If you wanted to learn about good communications, you probably wouldn’t think of turning to a sheep for advice. But this weekend, what looks set to be one of the summer’s most visible and successful PR campaigns launched in London led by not one, but fifty sheep – and we should all be inspired by it.

Shaun in the City is a public art trail featuring fifty giant Shaun the Sheep sculptures located around central London. At its heart lies a really simple campaign to raise awareness of, and fundraise for, Aardman Animation’s house charities, but it’s so well executed it can’t fail to make you smile . . . and feel just a little bit envious that it wasn’t your idea in the first place.

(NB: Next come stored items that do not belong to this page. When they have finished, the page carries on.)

## config.mk

```make
export PLATFORM = sky130hd
export DESIGN_NAME = ordered_array_list_engine_unit
export DESIGN_NICKNAME = d
export VERILOG_FILES = /design/src/rtl/core/oale_pkg.sv /design/src/rtl/core/oale_ram.sv /design/src/rtl/core/ordered_array_list_engine_unit.sv
export VERILOG_INCLUDE_DIRS = /design/src /design/src/rtl/core
export SDC_FILE = /design/constraint.sdc
export NUM_CORES = 2
export LEC_CHECK = 0
export CAP_MARGIN = 20
export CORE_MARGIN = 3
export CORE_UTILIZATION = 43
export DETAILED_ROUTE_END_ITERATION = 8
export DONT_BUFFER_PORTS = 1
export MAX_ROUTING_LAYER = met4
export REMOVE_ABC_BUFFERS = 1
export SLEW_MARGIN = 20
export SYNTH_ARGS = -nofsm -noshare
export SYNTH_HDL_FRONTEND = slang
export SYNTH_SLANG_ARGS = --single-unit
```

## constraint.sdc

```tcl
create_clock -name clk -period 10.7 [get_ports clk]
set_input_delay 0.535 -clock clk [delete_from_list [all_inputs] [get_ports clk]]
set_output_delay 0.535 -clock clk [all_outputs]
set_load 0.05 [all_outputs]
```

## src/rtl/core/ordered_array_list_engine_unit_assert.svh

```systemverilog
// Assertion macros for the ordered array list engine.
// Expect clk and rst_n in the scope of use; empty when SYNTH is defined.
`ifndef ORDERED_ARRAY_LIST_ENGINE_UNIT_ASSERT_SVH
`define ORDERED_ARRAY_LIST_ENGINE_UNIT_ASSERT_SVH
`ifndef SYNTH
`define OALE_ASSERT_SAME(lbl, ante, cons, msg) \
  lbl: assert property (@(posedge clk) disable iff (!rst_n) (ante) |-> (cons)) else $error(msg);
`define OALE_ASSERT_NEXT(lbl, ante, cons, msg) \
  lbl: assert property (@(posedge clk) disable iff (!rst_n) (ante) |=> (cons)) else $error(msg);
`else
`define OALE_ASSERT_SAME(lbl, ante, cons, msg)
`define OALE_ASSERT_NEXT(lbl, ante, cons, msg)
`endif
`endif

```

## src/rtl/core/oale_pkg.sv

```systemverilog
// Shared types and constants of the ordered array list engine.
// No dependencies.
`timescale 1ns / 1ps
package oale_pkg;

  localparam int CMD_W  = 3;
  localparam int POS_W  = 6;
  localparam int VAL_W  = 32;
  localparam int STAT_W = 2;
  localparam int CNT_W  = 6;

  localparam int DEF_CAPACITY = 32;

  typedef enum logic [CMD_W-1:0] {
    CMD_INSERT  = 3'd0,
    CMD_DELETE  = 3'd1,
    CMD_SORTED  = 3'd2,
    CMD_REVERSE = 3'd3,
    CMD_READ    = 3'd4,
    CMD_CLEAR   = 3'd5
  } cmd_t;

  typedef enum logic [STAT_W-1:0] {
    STAT_OK     = 2'd0,
    STAT_FULL   = 2'd1,
    STAT_BADPOS = 2'd2
  } status_t;

  typedef enum logic [3:0] {
    ST_IDLE,
    ST_SEARCH,
    ST_SHIFT_UP,
    ST_SHIFT_DN,
    ST_PUT,
    ST_REV_RD,
    ST_REV_LO,
    ST_REV_HI,
    ST_RD_CAP,
    ST_EMIT
  } state_t;

endpackage

```

## src/rtl/core/oale_ram.sv

```systemverilog
// Generic RAM: one write port, two registered read ports.
// No dependencies.
`timescale 1ns / 1ps
module oale_ram #(
  parameter int WIDTH = 32,
  parameter int DEPTH = 32,
  localparam int AW = (DEPTH > 1) ? $clog2(DEPTH) : 1
) (
  input  logic             clk,
  input  logic             we,
  input  logic [AW-1:0]    waddr,
  input  logic [WIDTH-1:0] wdata,
  input  logic [AW-1:0]    raddr_a,
  output logic [WIDTH-1:0] rdata_a,
  input  logic [AW-1:0]    raddr_b,
  output logic [WIDTH-1:0] rdata_b
);

  logic [WIDTH-1:0] mem [DEPTH];

  always_ff @(posedge clk) begin
    if (we) begin
      mem[waddr] <= wdata;
    end
    rdata_a <= mem[raddr_a];
    rdata_b <= mem[raddr_b];
  end

endmodule

```

## src/rtl/core/ordered_array_list_engine_unit.sv

```systemverilog
// Ordered array list engine: packed list of signed values in one RAM.
// Depends on oale_pkg, oale_ram and ordered_array_list_engine_unit_assert.svh.
//
//  channel | ports                                  | direction
//  --------+----------------------------------------+----------
//  in      | in_valid/in_ready, cmd, position, value | to block
//  out     | out_valid/out_ready, status, read_value,| from block
//          | count                                  |
//
// One item at a time; each element move uses the single write port.
// Insert shifts the tail up one element at a time, then writes the value; sorted insert
//   first searches for the first element >= value; delete shifts the tail down; reverse
//   swaps pairs from both ends; read captures one element; the rest go to the result.
// Reset clears length and control state only; the RAM holds no reset value.
// A waiting result holds in the load state until the output register frees.
`timescale 1ns / 1ps
`include "ordered_array_list_engine_unit_assert.svh"
module ordered_array_list_engine_unit #(
  parameter int CAPACITY = oale_pkg::DEF_CAPACITY
) (
  input  logic                                 clk,
  input  logic                                 rst_n,
  input  logic                                 in_valid,
  output logic                                 in_ready,
  input  logic [oale_pkg::CMD_W-1:0]           in_cmd,
  input  logic [oale_pkg::POS_W-1:0]           in_position,
  input  logic signed [oale_pkg::VAL_W-1:0]    in_value,
  output logic                                 out_valid,
  input  logic                                 out_ready,
  output logic [oale_pkg::STAT_W-1:0]          out_status,
  output logic signed [oale_pkg::VAL_W-1:0]    out_read_value,
  output logic [oale_pkg::CNT_W-1:0]           out_count
);

  localparam int CW = oale_pkg::CNT_W;
  localparam int VW = oale_pkg::VAL_W;
  localparam int AW = (CAPACITY > 1) ? $clog2(CAPACITY) : 1;
  localparam logic [CW-1:0] CAP_L = CW'(CAPACITY);

  // control and list state
  oale_pkg::state_t  state_r, state_nxt;
  logic [CW-1:0]     len_r, len_nxt;
  logic [CW-1:0]     ptr_r, ptr_nxt;    // RAM read pointer
  logic [CW-1:0]     slot_r, slot_nxt;  // where the new value lands
  logic [CW-1:0]     lo_r, lo_nxt;
  logic [CW-1:0]     hi_r, hi_nxt;
  logic [VW-1:0]     val_r, val_nxt;
  logic [VW-1:0]     tmp_r, tmp_nxt;    // low element of a swap pair
  logic              wpend_r, wpend_nxt; // write read data back next cycle
  logic [CW-1:0]     wa_r, wa_nxt;

  // result waiting for the output register
  oale_pkg::status_t res_status_r, res_status_nxt;
  logic [VW-1:0]     res_rd_r, res_rd_nxt;

  // output register
  logic              out_valid_r, out_valid_nxt;
  logic [oale_pkg::STAT_W-1:0] out_status_r, out_status_nxt;
  logic [VW-1:0]     out_rd_r, out_rd_nxt;
  logic [CW-1:0]     out_count_r, out_count_nxt;

  // RAM ports
  logic              ram_we;
  logic [AW-1:0]     ram_waddr, ram_raddr_a, ram_raddr_b;
  logic [VW-1:0]     ram_wdata, rd_a, rd_b;

  // command decode, used while idle
  oale_pkg::cmd_t    cmd;
  logic              accept;
  logic              is_full;
  logic              ins_bad;   // insert position outside 1..len+1
  logic              acc_bad;   // delete/read position outside 1..len
  logic [CW-1:0]     slot_in;
  logic              found_ge;  // search hit: element >= value
  logic              load_out;

  assign cmd      = oale_pkg::cmd_t'(in_cmd);
  assign in_ready = (state_r == oale_pkg::ST_IDLE);
  assign accept   = in_valid && in_ready;
  assign is_full  = (len_r >= CAP_L);
  assign ins_bad  = (in_position == '0) ||
                    ({1'b0, in_position} > ({1'b0, len_r} + (CW+1)'(1)));
  assign acc_bad  = (in_position == '0) || (in_position > len_r);
  assign slot_in  = in_position - CW'(1);
  assign found_ge = ($signed(rd_a) >= $signed(val_r));
  assign load_out = (state_r == oale_pkg::ST_EMIT) && (!out_valid_r || out_ready);

  oale_ram #(
    .WIDTH (VW),
    .DEPTH (CAPACITY)
  ) u_store (
    .clk     (clk),
    .we      (ram_we),
    .waddr   (ram_waddr),
    .wdata   (ram_wdata),
    .raddr_a (ram_raddr_a),
    .rdata_a (rd_a),
    .raddr_b (ram_raddr_b),
    .rdata_b (rd_b)
  );

  // next state
  always_comb begin
    state_nxt = state_r;
    case (state_r)
      oale_pkg::ST_IDLE: begin
        if (in_valid) begin
          case (cmd)
            oale_pkg::CMD_INSERT: begin
              if (is_full || ins_bad) state_nxt = oale_pkg::ST_EMIT;
              else if (slot_in == len_r) state_nxt = oale_pkg::ST_PUT;
              else state_nxt = oale_pkg::ST_SHIFT_UP;
            end
            oale_pkg::CMD_DELETE: begin
              if (acc_bad || in_position == len_r) state_nxt = oale_pkg::ST_EMIT;
              else state_nxt = oale_pkg::ST_SHIFT_DN;
            end
            oale_pkg::CMD_SORTED: begin
              if (is_full) state_nxt = oale_pkg::ST_EMIT;
              else if (len_r == '0) state_nxt = oale_pkg::ST_PUT;
              else state_nxt = oale_pkg::ST_SEARCH;
            end
            oale_pkg::CMD_REVERSE: begin
              if (len_r < CW'(2)) state_nxt = oale_pkg::ST_EMIT;
              else state_nxt = oale_pkg::ST_REV_RD;
            end
            oale_pkg::CMD_READ: begin
              if (acc_bad) state_nxt = oale_pkg::ST_EMIT;
              else state_nxt = oale_pkg::ST_RD_CAP;
            end
            default: state_nxt = oale_pkg::ST_EMIT;
          endcase
        end
      end
      oale_pkg::ST_SEARCH: begin
        if (found_ge) state_nxt = oale_pkg::ST_SHIFT_UP;
        else if (ptr_r + CW'(1) == len_r) state_nxt = oale_pkg::ST_PUT;
      end
      oale_pkg::ST_SHIFT_UP: begin
        if (ptr_r == slot_r) state_nxt = oale_pkg::ST_PUT;
      end
      oale_pkg::ST_SHIFT_DN: begin
        if (ptr_r == len_r - CW'(1)) state_nxt = oale_pkg::ST_EMIT;
      end
      oale_pkg::ST_PUT: begin
        if (!wpend_r) state_nxt = oale_pkg::ST_EMIT;
      end
      oale_pkg::ST_REV_RD: state_nxt = oale_pkg::ST_REV_LO;
      oale_pkg::ST_REV_LO: state_nxt = oale_pkg::ST_REV_HI;
      oale_pkg::ST_REV_HI: begin
        if ((lo_r + CW'(1)) < (hi_r - CW'(1))) state_nxt = oale_pkg::ST_REV_LO;
        else state_nxt = oale_pkg::ST_EMIT;
      end
      oale_pkg::ST_RD_CAP: state_nxt = oale_pkg::ST_EMIT;
      oale_pkg::ST_EMIT: begin
        if (load_out) state_nxt = oale_pkg::ST_IDLE;
      end
      default: state_nxt = oale_pkg::ST_IDLE;
    endcase
  end

  // datapath, RAM control and output register
  always_comb begin
    len_nxt        = len_r;
    ptr_nxt        = ptr_r;
    slot_nxt       = slot_r;
    lo_nxt         = lo_r;
    hi_nxt         = hi_r;
    val_nxt        = val_r;
    tmp_nxt        = tmp_r;
    wpend_nxt      = 1'b0;
    wa_nxt         = wa_r;
    res_status_nxt = res_status_r;
    res_rd_nxt     = res_rd_r;
    out_valid_nxt  = out_valid_r && !out_ready;
    out_status_nxt = out_status_r;
    out_rd_nxt     = out_rd_r;
    out_count_nxt  = out_count_r;
    ram_raddr_a    = ptr_r[AW-1:0];
    ram_raddr_b    = hi_r[AW-1:0];
    ram_we         = 1'b0;
    ram_waddr      = wa_r[AW-1:0];
    ram_wdata      = rd_a;

    // a pending shift write always goes first
    if (wpend_r) begin
      ram_we = 1'b1;
    end

    case (state_r)
      oale_pkg::ST_IDLE: begin
        ram_raddr_a = (cmd == oale_pkg::CMD_SORTED) ? '0 : slot_in[AW-1:0];
        if (accept) begin
          res_status_nxt = oale_pkg::STAT_OK;
          res_rd_nxt     = '0;
          val_nxt        = in_value;
          lo_nxt         = '0;
          hi_nxt         = len_r - CW'(1);
          case (cmd)
            oale_pkg::CMD_INSERT: begin
              slot_nxt = slot_in;
              ptr_nxt  = len_r - CW'(1);
              if (is_full) res_status_nxt = oale_pkg::STAT_FULL;
              else if (ins_bad) res_status_nxt = oale_pkg::STAT_BADPOS;
            end
            oale_pkg::CMD_DELETE: begin
              ptr_nxt = in_position;
              if (acc_bad) res_status_nxt = oale_pkg::STAT_BADPOS;
              else if (in_position == len_r) len_nxt = len_r - CW'(1);
            end
            oale_pkg::CMD_SORTED: begin
              slot_nxt = '0;
              ptr_nxt  = '0;
              if (is_full) res_status_nxt = oale_pkg::STAT_FULL;
            end
            oale_pkg::CMD_READ: begin
              if (acc_bad) res_status_nxt = oale_pkg::STAT_BADPOS;
            end
            oale_pkg::CMD_CLEAR: len_nxt = '0;
            default: ;
          endcase
        end
      end
      oale_pkg::ST_SEARCH: begin
        // rd_a holds element ptr_r; fetch the next one meanwhile
        ram_raddr_a = AW'(ptr_r + CW'(1));
        if (found_ge) begin
          slot_nxt = ptr_r;
          ptr_nxt  = len_r - CW'(1);
        end else if (ptr_r + CW'(1) == len_r) begin
          slot_nxt = len_r;
        end else begin
          ptr_nxt = ptr_r + CW'(1);
        end
      end
      oale_pkg::ST_SHIFT_UP: begin
        wpend_nxt = 1'b1;
        wa_nxt    = ptr_r + CW'(1);
        if (ptr_r != slot_r) ptr_nxt = ptr_r - CW'(1);
      end
      oale_pkg::ST_SHIFT_DN: begin
        wpend_nxt = 1'b1;
        wa_nxt    = ptr_r - CW'(1);
        if (ptr_r == len_r - CW'(1)) len_nxt = len_r - CW'(1);
        else ptr_nxt = ptr_r + CW'(1);
      end
      oale_pkg::ST_PUT: begin
        if (!wpend_r) begin
          ram_we    = 1'b1;
          ram_waddr = slot_r[AW-1:0];
          ram_wdata = val_r;
          len_nxt   = len_r + CW'(1);
        end
      end
      oale_pkg::ST_REV_RD: begin
        ram_raddr_a = lo_r[AW-1:0];
        ram_raddr_b = hi_r[AW-1:0];
      end
      oale_pkg::ST_REV_LO: begin
        ram_we    = 1'b1;
        ram_waddr = lo_r[AW-1:0];
        ram_wdata = rd_b;
        tmp_nxt   = rd_a;
      end
      oale_pkg::ST_REV_HI: begin
        ram_we      = 1'b1;
        ram_waddr   = hi_r[AW-1:0];
        ram_wdata   = tmp_r;
        ram_raddr_a = AW'(lo_r + CW'(1));
        ram_raddr_b = AW'(hi_r - CW'(1));
        lo_nxt      = lo_r + CW'(1);
        hi_nxt      = hi_r - CW'(1);
      end
      oale_pkg::ST_RD_CAP: res_rd_nxt = rd_a;
      oale_pkg::ST_EMIT: begin
        if (load_out) begin
          out_valid_nxt  = 1'b1;
          out_status_nxt = res_status_r;
          out_rd_nxt     = res_rd_r;
          out_count_nxt  = len_r;
        end
      end
      default: ;
    endcase
  end

  always_ff @(posedge clk) begin
    if (!rst_n) begin
      state_r     <= oale_pkg::ST_IDLE;
      len_r       <= '0;
      wpend_r     <= 1'b0;
      out_valid_r <= 1'b0;
    end else begin
      state_r     <= state_nxt;
      len_r       <= len_nxt;
      wpend_r     <= wpend_nxt;
      out_valid_r <= out_valid_nxt;
    end
  end

  always_ff @(posedge clk) begin
    ptr_r        <= ptr_nxt;
    slot_r       <= slot_nxt;
    lo_r         <= lo_nxt;
    hi_r         <= hi_nxt;
    val_r        <= val_nxt;
    tmp_r        <= tmp_nxt;
    wa_r         <= wa_nxt;
    res_status_r <= res_status_nxt;
    res_rd_r     <= res_rd_nxt;
    out_status_r <= out_status_nxt;
    out_rd_r     <= out_rd_nxt;
    out_count_r  <= out_count_nxt;
  end

  assign out_valid      = out_valid_r;
  assign out_status     = out_status_r;
  assign out_read_value = $signed(out_rd_r);
  assign out_count      = out_count_r;

  `OALE_ASSERT_SAME(a_len_in_range, 1'b1, len_r <= CAP_L, "list length above capacity")
  `OALE_ASSERT_NEXT(a_accept_busy, accept, state_r != oale_pkg::ST_IDLE, "accepted item not worked")
  `OALE_ASSERT_NEXT(a_emit_loads, load_out, out_valid_r && state_r == oale_pkg::ST_IDLE, "result not loaded")
  `OALE_ASSERT_SAME(a_rd_zero, out_valid_r && out_status_r != oale_pkg::STAT_OK, out_rd_r == '0, "read value set on error")

endmodule
```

What makes it so good? Well, it ain’t rocket science. It just brings together a number of basic PR mechanics and packages them really nicely, resulting in a well-rounded campaign that ticks all the boxes:

1. Strong creative – it has a visual identity that works across all elements of the campaign and ties them together.
2. Multi-channel penetration – a great photo-opp launched the trail and generated coverage across print, broadcast and online media (what picture editor could turn down a lorry load of Shauns crossing Tower Bridge on a flat bed lorry?); social media activity will sustain visibility during its two month life span; and a lovely website brings everything together.
3. Interactive and engaging – the use of social media is maximised with Shaun-spotters encouraged to get involved by sharing photos and fun via Instagram, Twitter and the official app.
4. Educational spin offs – creative workshop and lesson plans to take the campaign into the classroom can be downloaded from the website and a design challenge for schools is running in parallel to the main event.
5. Celebrity involvement – with various artists and personalities from David Gandy to Cath Kidston involved in the design of the Shauns, the photo and endorsement opportunities are almost endless.
6. And finally, the whole purpose of the campaign is to raise money for two children’s charities – a serious message underpinning some serious fun. Participants are encouraged to donate as they ‘spot’ and, when the trail ends, the sculptures will be auctioned to raise further funds.

So even if you don’t have the luxury of a high profile and well loved sheep to spearhead your campaign, take inspiration from Shaun and you should have a success on your hands.